■ **WHAT TO DO**
Copy each line below that contains "synchronous".

___ DATA FOR PROCESSING

===== src/core/frt_capture_defs.vh =====
/*
 Constants for the free-running timer and edge capture block:
 register offsets, field positions, reset values and tick counts.
 Assumes an 8-bit register port with byte offsets as printed.
*/
`ifndef FRT_CAPTURE_DEFS_VH
`define FRT_CAPTURE_DEFS_VH

// register offsets
`define OFS_COUNT_LOW        8'h20
`define OFS_COUNT_HIGH       8'h21
`define OFS_CHAN0_RISE       8'h22
`define OFS_CHAN1_RISE       8'h23
`define OFS_CHAN0_FALL       8'h24
`define OFS_CHAN1_FALL       8'h25
`define OFS_CAPTURE_CONFIG   8'h2a
`define OFS_CAPTURE_IRQ_EN   8'h2b
`define OFS_CAPTURE_IRQ_FLAG 8'h2c
`define OFS_TIMER_IRQ_FLAG   8'h2d
`define OFS_TIMER_IRQ_MASK   8'h2e

// capture_config fields
`define CFG_HOLD_FIRST_BIT   7
`define CFG_PRESCALE_MSB     6
`define CFG_PRESCALE_LSB     4
`define CFG_WIDE_BIT         3
`define CFG_WRITABLE_MASK    8'hf8

// capture flag / enable bit positions
`define CAP_C0_RISE          0
`define CAP_C0_FALL          1
`define CAP_C1_RISE          2
`define CAP_C1_FALL          3

// timer flag bit positions
`define TMR_INTERVAL         0
`define TMR_WRAP             1

// reset values
`define RST_BYTE             8'h00
`define RST_NIBBLE           4'h0
`define RST_PAIR             2'h0
`define RST_COUNT            16'h0000

// interval timing in counter ticks
`define INTERVAL_US          1024
`define TICK_MHZ             4
`define INTERVAL_TICKS       (`INTERVAL_US * `TICK_MHZ)
`define INTERVAL_LAST        12'hfff
`define COUNT_LAST           16'hffff

`endif


===== src/core/edge_detect.v =====
/*
 Rising and falling edge detector for one capture input.
 Assumes the input is already synchronous to clk.
*/
`timescale 1ns/1ps
module edge_detect
(
	input  wire clk,
	input  wire rst,
	input  wire level,
	output wire rise,
	output wire fall
);
	reg prevLevel;

	// previous sample of the input
	always @(posedge clk or posedge rst)
	begin
		if (rst)
			prevLevel <= 1'b0;
		else
			prevLevel <= level;
	end

	// one-cycle pulses on a change
	assign rise = level & ~prevLevel;
	assign fall = ~level & prevLevel;
endmodule


===== src/core/capture_slot.v =====
/*
 One 8-bit capture timestamp register with hold-first-edge behaviour.
 Assumes load and readAck are one-cycle pulses in the clk domain.
*/
`timescale 1ns/1ps
`include "frt_capture_defs.vh"
module capture_slot
(
	input  wire       clk,
	input  wire       rst,
	input  wire       load,
	input  wire       holdFirst,
	input  wire       readAck,
	input  wire [7:0] loadValue,
	output reg  [7:0] stamp,
	output wire       loaded
);
	reg armed;

	// a held slot ignores edges until software reads it
	assign loaded = load & (~holdFirst | armed);

	// stamp storage and re-arm state
	always @(posedge clk or posedge rst)
	begin
		if (rst)
		begin
			stamp <= `RST_BYTE;
			armed <= 1'b1;
		end
		else
		begin
			if (loaded)
				stamp <= loadValue;
			// a read re-arms; a load in the same cycle keeps it held
			if (loaded)
				armed <= 1'b0;
			else if (readAck)
				armed <= 1'b1;
		end
	end
endmodule


===== src/core/free_running_timer_edge_capture.v =====
/*
 Free-running 16-bit timer with edge capture on two inputs, interval
 and wrap interrupts, and an 8-bit register port.
 Assumes all inputs are synchronous to clk; the capture time clock
 arrives as a one-cycle tick enable in the clk domain.
*/
// Added by the designer: strobed register access.
// Notes on behaviour
// - 16-bit counter steps on capture ticks
// - low byte read latches high byte
// - counter write lands with high byte
// - interval interrupt every 4096 counter ticks
// - wrap interrupt on counter overflow
// - two channels, rise and fall stamps
// - edges load matching stamp register
// - hold-first keeps first edge until read
// - prescale n stores counter bits [7+n:n]
// - wide mode chains channel one registers
// - wide mode channel zero stores bits 7:0
// - wide rise loads channel one high byte
// - any stamp load can interrupt
// - enable bits gate four capture sources
// - counter logic runs on clk; capture ticks only enable its steps
// - wide fall loads channel one high byte
// - flags set by edge, write-one clears
`timescale 1ns/1ps
`include "frt_capture_defs.vh"
module free_running_timer_edge_capture
(
	input  wire       clk,
	input  wire       rst,
	input  wire       captureTimeClock,
	input  wire       edgeInputZero,
	input  wire       edgeInputOne,
	input  wire [7:0] address,
	input  wire [7:0] writeData,
	input  wire       writeStrobe,
	input  wire       readStrobe,
	output reg  [7:0] readData,
	output wire       irq
);
	reg  [15:0] count;
	reg  [7:0]  highHold;
	reg  [7:0]  lowWriteHold;
	reg  [7:0]  captureConfig;
	reg  [3:0]  captureIrqEnable;
	reg  [3:0]  captureIrqFlags;
	reg  [1:0]  timerIrqFlags;
	reg  [1:0]  timerIrqMask;
	reg  [15:0] next_count;
	reg  [7:0]  next_readData;
	reg  [7:0]  prescaled;
	reg  [3:0]  next_captureIrqFlags;
	reg  [1:0]  next_timerIrqFlags;

	wire        wrLow;
	wire        wrHigh;
	wire        wrConfig;
	wire        wrIrqEnable;
	wire        wrCapFlags;
	wire        wrTmrFlags;
	wire        wrTmrMask;
	wire        rdLow;
	wire        holdFirst;
	wire        wideMode;
	wire [2:0]  prescale;
	wire        rise0;
	wire        fall0;
	wire        rise1;
	wire        fall1;
	wire [3:0]  slotLoad;
	wire [3:0]  slotRead;
	wire [3:0]  slotLoaded;
	wire [7:0]  stampC0Rise;
	wire [7:0]  stampC0Fall;
	wire [7:0]  stampC1Rise;
	wire [7:0]  stampC1Fall;
	wire [7:0]  lowValue;
	wire [7:0]  ch1RiseValue;
	wire [7:0]  ch1FallValue;
	wire        intervalEvent;
	wire        wrapEvent;
	wire [1:0]  timerEvents;
	wire [3:0]  capClear;
	wire [1:0]  tmrClear;
	wire        capIrq;
	wire        tmrIrq;

	// register port decode
	assign wrLow       = writeStrobe & (address == `OFS_COUNT_LOW);
	assign wrHigh      = writeStrobe & (address == `OFS_COUNT_HIGH);
	assign wrConfig    = writeStrobe & (address == `OFS_CAPTURE_CONFIG);
	assign wrIrqEnable = writeStrobe & (address == `OFS_CAPTURE_IRQ_EN);
	assign wrCapFlags  = writeStrobe & (address == `OFS_CAPTURE_IRQ_FLAG);
	assign wrTmrFlags  = writeStrobe & (address == `OFS_TIMER_IRQ_FLAG);
	assign wrTmrMask   = writeStrobe & (address == `OFS_TIMER_IRQ_MASK);
	assign rdLow       = readStrobe & (address == `OFS_COUNT_LOW);

	// configuration fields
	assign holdFirst = captureConfig[`CFG_HOLD_FIRST_BIT];
	assign wideMode  = captureConfig[`CFG_WIDE_BIT];
	assign prescale  = captureConfig[`CFG_PRESCALE_MSB:`CFG_PRESCALE_LSB];

	// counter next value
	always @*
	begin
		next_count = count;
		if (wrHigh)
			next_count = {writeData, lowWriteHold};
		else if (captureTimeClock)
			next_count = count + 16'h0001;
	end

	// counter register
	always @(posedge clk or posedge rst)
	begin
		if (rst)
			count <= `RST_COUNT;
		else
			count <= next_count;
	end

	// snapshot high byte on low read
	always @(posedge clk or posedge rst)
	begin
		if (rst)
			highHold <= `RST_BYTE;
		else if (rdLow)
			highHold <= count[15:8];
	end

	// low byte parked until high write
	always @(posedge clk or posedge rst)
	begin
		if (rst)
			lowWriteHold <= `RST_BYTE;
		else if (wrLow)
			lowWriteHold <= writeData;
	end

	// interval every INTERVAL_TICKS ticks
	// only the low 12 bits matter, so a counter write re-phases it
	assign intervalEvent = captureTimeClock & ~wrHigh & (count[11:0] == `INTERVAL_LAST);
	assign wrapEvent     = captureTimeClock & ~wrHigh & (count == `COUNT_LAST);
	assign timerEvents   = {wrapEvent, intervalEvent};

	// edge detection on both inputs; the reset level of the
	// previous sample matches the pins' idle low, so no false edge
	edge_detect detectZero
	(
		.clk  (clk),
		.rst  (rst),
		.level(edgeInputZero),
		.rise (rise0),
		.fall (fall0)
	);

	// input one stays watched in wide mode; the routing drops it
	edge_detect detectOne
	(
		.clk  (clk),
		.rst  (rst),
		.level(edgeInputOne),
		.rise (rise1),
		.fall (fall1)
	);

	always @*
	begin
		case (prescale)
			3'h0: prescaled = count[7:0];
			3'h1: prescaled = count[8:1];
			3'h2: prescaled = count[9:2];
			3'h3: prescaled = count[10:3];
			3'h4: prescaled = count[11:4];
			3'h5: prescaled = count[12:5];
			3'h6: prescaled = count[13:6];
			default: prescaled = count[14:7];
		endcase
	end

	assign lowValue = wideMode ? count[7:0] : prescaled;
	assign ch1RiseValue = wideMode ? count[15:8] : prescaled;
	assign ch1FallValue = wideMode ? count[15:8] : prescaled;

	assign slotLoad[`CAP_C0_RISE] = rise0;
	assign slotLoad[`CAP_C0_FALL] = fall0;
	assign slotLoad[`CAP_C1_RISE] = wideMode ? rise0 : rise1;
	assign slotLoad[`CAP_C1_FALL] = wideMode ? fall0 : fall1;

	// a read re-arms only its own slot
	assign slotRead[`CAP_C0_RISE] = readStrobe & (address == `OFS_CHAN0_RISE);
	assign slotRead[`CAP_C0_FALL] = readStrobe & (address == `OFS_CHAN0_FALL);
	assign slotRead[`CAP_C1_RISE] = readStrobe & (address == `OFS_CHAN1_RISE);
	assign slotRead[`CAP_C1_FALL] = readStrobe & (address == `OFS_CHAN1_FALL);

	capture_slot slotC0Rise
	(
		.clk      (clk),
		.rst      (rst),
		.load     (slotLoad[`CAP_C0_RISE]),
		.holdFirst(holdFirst),
		.readAck  (slotRead[`CAP_C0_RISE]),
		.loadValue(lowValue),
		.stamp    (stampC0Rise),
		.loaded   (slotLoaded[`CAP_C0_RISE])
	);

	capture_slot slotC0Fall
	(
		.clk      (clk),
		.rst      (rst),
		.load     (slotLoad[`CAP_C0_FALL]),
		.holdFirst(holdFirst),
		.readAck  (slotRead[`CAP_C0_FALL]),
		.loadValue(lowValue),
		.stamp    (stampC0Fall),
		.loaded   (slotLoaded[`CAP_C0_FALL])
	);

	capture_slot slotC1Rise
	(
		.clk      (clk),
		.rst      (rst),
		.load     (slotLoad[`CAP_C1_RISE]),
		.holdFirst(holdFirst),
		.readAck  (slotRead[`CAP_C1_RISE]),
		.loadValue(ch1RiseValue),
		.stamp    (stampC1Rise),
		.loaded   (slotLoaded[`CAP_C1_RISE])
	);

	capture_slot slotC1Fall
	(
		.clk      (clk),
		.rst      (rst),
		.load     (slotLoad[`CAP_C1_FALL]),
		.holdFirst(holdFirst),
		.readAck  (slotRead[`CAP_C1_FALL]),
		.loadValue(ch1FallValue),
		.stamp    (stampC1Fall),
		.loaded   (slotLoaded[`CAP_C1_FALL])
	);

	// configuration; low three bits are reserved and stay zero
	always @(posedge clk or posedge rst)
	begin
		if (rst)
			captureConfig <= `RST_BYTE;
		else if (wrConfig)
			captureConfig <= writeData & `CFG_WRITABLE_MASK;
	end

	// capture interrupt enables
	always @(posedge clk or posedge rst)
	begin
		if (rst)
			captureIrqEnable <= `RST_NIBBLE;
		else if (wrIrqEnable)
			captureIrqEnable <= writeData[3:0];
	end

	// timer interrupt mask
	always @(posedge clk or posedge rst)
	begin
		if (rst)
			timerIrqMask <= `RST_PAIR;
		else if (wrTmrMask)
			timerIrqMask <= writeData[1:0];
	end

	// write-one clear masks, only during a flag write
	assign capClear = wrCapFlags ? writeData[3:0] : 4'h0;
	assign tmrClear = wrTmrFlags ? writeData[1:0] : 2'h0;

	// set beats write-one clear
	// so an edge landing beside a clear is never lost
	always @*
	begin
		next_captureIrqFlags = (captureIrqFlags & ~capClear) | slotLoaded;
		next_timerIrqFlags   = (timerIrqFlags & ~tmrClear) | timerEvents;
	end

	// sticky flag registers
	always @(posedge clk or posedge rst)
	begin
		if (rst)
		begin
			captureIrqFlags <= `RST_NIBBLE;
			timerIrqFlags   <= `RST_PAIR;
		end
		else
		begin
			captureIrqFlags <= next_captureIrqFlags;
			timerIrqFlags   <= next_timerIrqFlags;
		end
	end

	assign capIrq = |(captureIrqFlags & captureIrqEnable);
	// timer events gated by their own mask
	assign tmrIrq = |(timerIrqFlags & timerIrqMask);
	assign irq    = capIrq | tmrIrq;

	// read mux; unmapped offsets read as zero
	// reserved bits of the narrow registers read as zero too
	always @*
	begin
		next_readData = `RST_BYTE;
		if (readStrobe)
		begin
			case (address)
				`OFS_COUNT_LOW:        next_readData = count[7:0];
				`OFS_COUNT_HIGH:       next_readData = highHold;
				`OFS_CHAN0_RISE:       next_readData = stampC0Rise;
				`OFS_CHAN1_RISE:       next_readData = stampC1Rise;
				`OFS_CHAN0_FALL:       next_readData = stampC0Fall;
				`OFS_CHAN1_FALL:       next_readData = stampC1Fall;
				`OFS_CAPTURE_CONFIG:   next_readData = captureConfig;
				`OFS_CAPTURE_IRQ_EN:   next_readData = {4'h0, captureIrqEnable};
				`OFS_CAPTURE_IRQ_FLAG: next_readData = {4'h0, captureIrqFlags};
				`OFS_TIMER_IRQ_FLAG:   next_readData = {6'h00, timerIrqFlags};
				`OFS_TIMER_IRQ_MASK:   next_readData = {6'h00, timerIrqMask};
				default:               next_readData = `RST_BYTE;
			endcase
		end
	end

	// read data valid the cycle after the strobe only
	always @(posedge clk or posedge rst)
	begin
		if (rst)
			readData <= `RST_BYTE;
		else
			readData <= next_readData;
	end
endmodule


===== config.mk =====
export PLATFORM = sky130hd
export DESIGN_NAME = free_running_timer_edge_capture
export DESIGN_NICKNAME = d
export VERILOG_FILES = /design/src/core/edge_detect.v /design/src/core/capture_slot.v /design/src/core/free_running_timer_edge_capture.v
export VERILOG_INCLUDE_DIRS = /design/src /design/src/core
export SDC_FILE = /design/constraint.sdc
export NUM_CORES = 1
export LEC_CHECK = 0
export ABC_AREA = 1
export BUFFER_PORTS_ARGS = -buffer_cell sky130_fd_sc_hd__buf_2
export CORE_AREA = 2 2 161 163
export CTS_CLUSTER_SIZE = 10
export DETAILED_ROUTE_END_ITERATION = 10
export DIE_AREA = 0 0 163 165
export GPL_ROUTABILITY_DRIVEN = 0
export PLACE_DENSITY = 0.48
export SKIP_LAST_GASP = 1
export SYNTH_ARGS = -nofsm -noshare
export SYNTH_HDL_FRONTEND = slang
export SYNTH_SLANG_ARGS = --single-unit
export TNS_END_PERCENT = 50

===== constraint.sdc =====
create_clock -name clk -period 3.35 [get_ports clk]
set_clock_uncertainty 0.2 [all_clocks]
set_input_delay 0.1675 -clock clk [delete_from_list [all_inputs] [get_ports clk]]
set_output_delay 0.1675 -clock clk [all_outputs]
set_load 0.1 [all_outputs]

==> Word-level counts from Yosys, hierarchy flattened <==
Cells that the tools add are included.
{ "op_classes": {"multipliers": 0, "n_reduce_logical": 8, "add_sub_neg": 1, "order_cmp": 0, "shift": 0, "n_eq_ne": 19, "muxes": 19, "bitwise": 42, "div_mod_pow": 0} }
{ "op_table": {"columns": ["cell", "n"], "rows": [
  ["$eq A8 B6 Y1 const B", 11],
  ["$pmux W8 S11", 1],
  ["$pmux W8 S7", 1],
  ["$mux W16", 2],
  ["$mux W8", 3],
  ["$and A1 B1 Y1", 23],
  ["$add A16 B1 Y16 const B", 1],
  ["$eq A16 B16 Y1 const B", 1],
  ["$eq A12 B12 Y1 const B", 1],
  ["$mux W1", 10],
  ["$reduce_bool A2 Y1", 5],
  ["$eq A3 B3 Y1 const B", 3],
  ["$and A4 B4 Y4", 2],
  ["$eq A3 B2 Y1 const B", 2],
  ["$not A1 Y1", 6],
  ["$or A1 B1 Y1", 5],
  ["$and A2 B2 Y2", 2],
  ["$mux W4", 1],
  ["$not A4 Y4", 1],
  ["$or A4 B4 Y4", 1],
  ["$reduce_or A4 Y1", 1],
  ["$eq A3 B1 Y1 const B", 1],
  ["$logic_not A3 Y1", 1],
  ["$mux W2", 1],
  ["other kinds (3)", 3]
]} }
{ "totals": {"ramBits": 0, "wordCells": 108, "regBits": 95, "inputBits": 23, "n_memories": 0, "output_inout_bits": 9, "mem_bits_ro": 0, "latchBits": 0} }

==> Depth between registers and ports, before layout <==
Gate-level depths: netlist of the first run.
{ "logic_depth": {"depth_word": 6, "mapped_depth": 11} }

==> Cells and area by module <==
From an unflattened synthesis of the first run, not the netlist that was laid out.
{ "hier_totals": {"hier_cells": 788, "area_unflattened_um2": 5691.7} }
{ "modules_own_cells": {"columns": ["module", "seq_area_each_um2", "area_per_inst_um2", "instances", "cells_each"], "rows": [
  ["free_running_timer_edge_capture", 1426.4, 4092.7, 1, 612],
  ["capture_slot", 226.5, 377.9, 4, 41],
  ["edge_detect", 25.0, 43.8, 2, 6]
]} }

==> Worst setup path before layout of the first run <==
OpenSTA, ideal clock, no wires.
{ "synth_path": {"kind": "register -> output", "startpoint": "register captureIrqEnable[1]", "endpoint": "output port irq", "t_arrival_ps": 1443, "t_required_ps": 2982, "path_stages_with_launch": 5, "slack_ps": 1540, "path_cell_list": "dfrtp_1 -> nand2_1 -> nand2_1 -> a221oi_1 -> nand3_1"} }
{ "synth_via": {"elab_chain_len": 3} }
{ "synth_lines": {"columns": ["item", "line_no", "text"], "rows": [
  ["from (decl)", "free_running_timer_edge_capture.v:46", "reg [3:0] captureIrqEnable;"],
  ["from (signal assigned)", "free_running_timer_edge_capture.v:258", "captureIrqEnable <= `RST_NIBBLE;"],
  ["from (signal assigned)", "free_running_timer_edge_capture.v:260", "captureIrqEnable <= writeData[3:0];"],
  ["$and A4 B4 Y4", "free_running_timer_edge_capture.v:299", "assign capIrq = |(captureIrqFlags & captureIrqEnable);"],
  ["$reduce_or A4 Y1", "free_running_timer_edge_capture.v:299", null],
  ["$or A1 B1 Y1", "free_running_timer_edge_capture.v:302", "assign irq = capIrq | tmrIrq;"],
  ["to (decl)", "free_running_timer_edge_capture.v:40", "output wire irq"]
]} }
Every way passes these cells.

==> Worst setup path after layout of the first run <==
{ "layout_path": {"startpoint": "register count[7]", "endpoint": "register timerIrqFlags[1]"} }
{ "layout_via": {"elab_chain_len": 3} }
{ "layout_lines": {"columns": ["item", "line_no", "text"], "rows": [
  ["from (decl)", "free_running_timer_edge_capture.v:42", "reg [15:0] count;"],
  ["from (signal assigned)", "free_running_timer_edge_capture.v:118", "count <= `RST_COUNT;"],
  ["from (signal assigned)", "free_running_timer_edge_capture.v:120", "count <= next_count;"],
  ["$eq A16 B16 Y1 (no line)", null, null],
  ["$and A1 B1 Y1", "free_running_timer_edge_capture.v:144", "assign wrapEvent = captureTimeClock & ~wrHigh & (count == `COUNT_LAST);"],
  ["$or A2 B2 Y2", "free_running_timer_edge_capture.v:281", "next_timerIrqFlags = (timerIrqFlags & ~tmrClear) | timerEvents;"],
  ["net next_timerIrqFlags[1]", "free_running_timer_edge_capture.v:54", "reg [1:0] next_timerIrqFlags;"],
  ["to (signal assigned)", "free_running_timer_edge_capture.v:290", "timerIrqFlags <= `RST_PAIR;"],
  ["to (signal assigned)", "free_running_timer_edge_capture.v:295", "timerIrqFlags <= next_timerIrqFlags;"],
  ["to (decl)", "free_running_timer_edge_capture.v:48", "reg [1:0] timerIrqFlags;"]
]} }
The timed path passes the listed nets, and every way through them passes these cells.
A chain may end at the register's enable or synchronous reset.

==> impl_metrics.yaml, run 1 <==
run_status:
  outcome: "complete, no violations"
sta:
  tightestPinTransition_ps: 739.8
  period_share_pct: 65.77
  relSlewSlack_pct: 50.50
  setup_viol_count_final: 0
  fmax_mhz: 453.9
  rsz0062_at_grt: "false"
  finalCriticalPeriod_ps: 2203
  setup_ws_ps: 1147
  hold_viol_final: 0
  setup-tns-final_ps: 0
  report.final.slew_viol_count: 0
synth:
  syn-num-nets: 829
  synth.ff_latch_count: 95
  yosysWarnings: 0
  synth_top_cell_area_share_pct: 39.69
  synth_area_leaders: "dfrtp_1 (40%), nand2_1 (18%), nand3_1 (9.2%), nand4_1 (4.7%), nor2_1 (3.9%)"
  synthDistinctLibCells: 35
  synth_cells: 805
  syn_area_um2: 5737
  ys_top_cells_by_count: "nand2_1 (272), nand3_1 (105), dfrtp_1 (91), nor2_1 (59), inv_1 (52)"
  synth_edf_count: 0
  synthFlopType: "dfrtp_1"
  async_flop_share_pct: 100.0
  syn_avg_cell_area_um2: 7.126
  post-synth-top-count-cell: "nand2_1"
  seq_area_frac_synth_pct: 41.53
  synth_area_leader_cell: "dfrtp_1"
clocking:
  clock_sinks: 95
  cts_inserted_buffers: 9
  root_buffer: "clkbuf_16"
  clk_latency_ps: 360
  cts_resized: 0
  cts_tree: "built"
  clk_pin_slew_ps: 80
  cts_htree_levels: 3
  cts_max_path_buffers: 2
finish:
  n_antenna_cell: 0
  drive_gt1_share_pct: 12.86
  stdcell_area_um2: 6524
  nets: 852
  fin_cells: 1162
  area_growth_syn_to_layout_pct: 13.72
pwr:
  total_power_w: 0.003396
  p_leak_nw: 3.233
  p_per_area_nw_per_um2: 520.5
  peakVddDrop_v: 0.0001763
worst_setup_path:
  r2r-start: "count[7]"
  cp.depth: 6
  reg2reg_depth: 6
  r2r_slack_ps: 1150
  worstPathCellList: "inv_1, nor2_1, nand2_1, nor3_2, nand3_1, o21ai_1"
  crit_required_ps: 3430
  critical_path_buf_inv_count: 1
  rr_endpoint: "timerIrqFlags[1]"
  start_kind: "register"
  end_kind: "register"
  cpPeakStageDelay_ps: 750
  cp.arrival_ps: 2280
  cp_slowest_cell: "dfrtp_1"
  cp_top_family: "simple AND/OR/NAND/NOR gates"
  worstSetupPathType: "register to register"
  crit_fanout: 13
placement:
  dp_slack_ps: 1143
  place_inst: 1134
  hpwl_mm: 13.37
  placed_area_um2: 6101
  portBuffers: 31
drt:
  routed_wl_mm: 18.55
  drc: 0
  detail-route-antenna-nets: 0
  drtPass1Iterations: 7
  drt_iter0_markers: 549
  dr_total_vias: 5390
  wl_per_cell_um: 15.97
  vias_per_cell: 4.639
floorplan:
  dieArea_um2: 26900
  die_width_um: 163
  die_y_um: 165
  start_util_pct: 22.91
  rows: 58
  io_pins: 32
  coreArea_um2: 25040
global_routing:
  overflow: 0
  grt_max_degree: 51
  grt_pass1_wl_mm: 29.99
  antenna_found_initial: 0
  grt_use_total_pct: 14.50
  first_global_vias: 5162
worst_hold_path:
  holdCritStartpoint: "writeStrobe"
  worstHoldEndpoint: "captureIrqEnable[1]"
  hold_depth: 3
  hold_class: "input pin to register"
job:
  drv_cap: 0
cell families after synthesis:
| group | count (synthesis) | synth area share, % |
|---|---|---|
| flip-flops | 95 | 41.53 |
| adder cells (fa/ha/maj) | 1 | 0.2181 |
| AND/OR/NAND/NOR | 515 | 40.33 |
| XOR/XNOR | 8 | 1.221 |
| AO/OA/AOI/OAI | 80 | 7.481 |
| buffers and inverters | 106 | 9.226 |
how the worst max path moves through the flow:
stage	from	end	slack (ps)
global route	captureConfig[6]	slotC0Fall.stamp[1]	990
floorplan	rst	captureConfig[3]	510
CTS	count[7]	timerIrqFlags[1]	1200
global placement	address[4]	readData[0]	1180
finish	count[7]	timerIrqFlags[1]	1150
detailed placement	address[4]	readData[0]	1140
flip-flops by register name (all words and copies together) (netlist names), 2 cells and up:
name              flops
slotC0Rise.stamp      8
timerIrqFlags         2
captureConfig         5
readData              8
lowWriteHold          8
slotC1Rise.stamp      8
slotC0Fall.stamp      8
slotC1Fall.stamp      8
captureIrqEnable      4
captureIrqFlags       4
timerIrqMask          2
count                16
highHold              8
power by group:
part	leakage, nW	total, W	internal (W)	switching [W]
Combinational	1.87	0.000725	0.000238	0.000487
Clock	0.138	0.00105	0.000579	0.000469
Sequential	1.23	0.00162	0.00134	0.000284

______

■ **YOUR RESPONSE**
 Assumes the input is already synchronous to clk.
 Assumes all inputs are synchronous to clk; the capture time clock
A chain may end at the register's enable or synchronous reset.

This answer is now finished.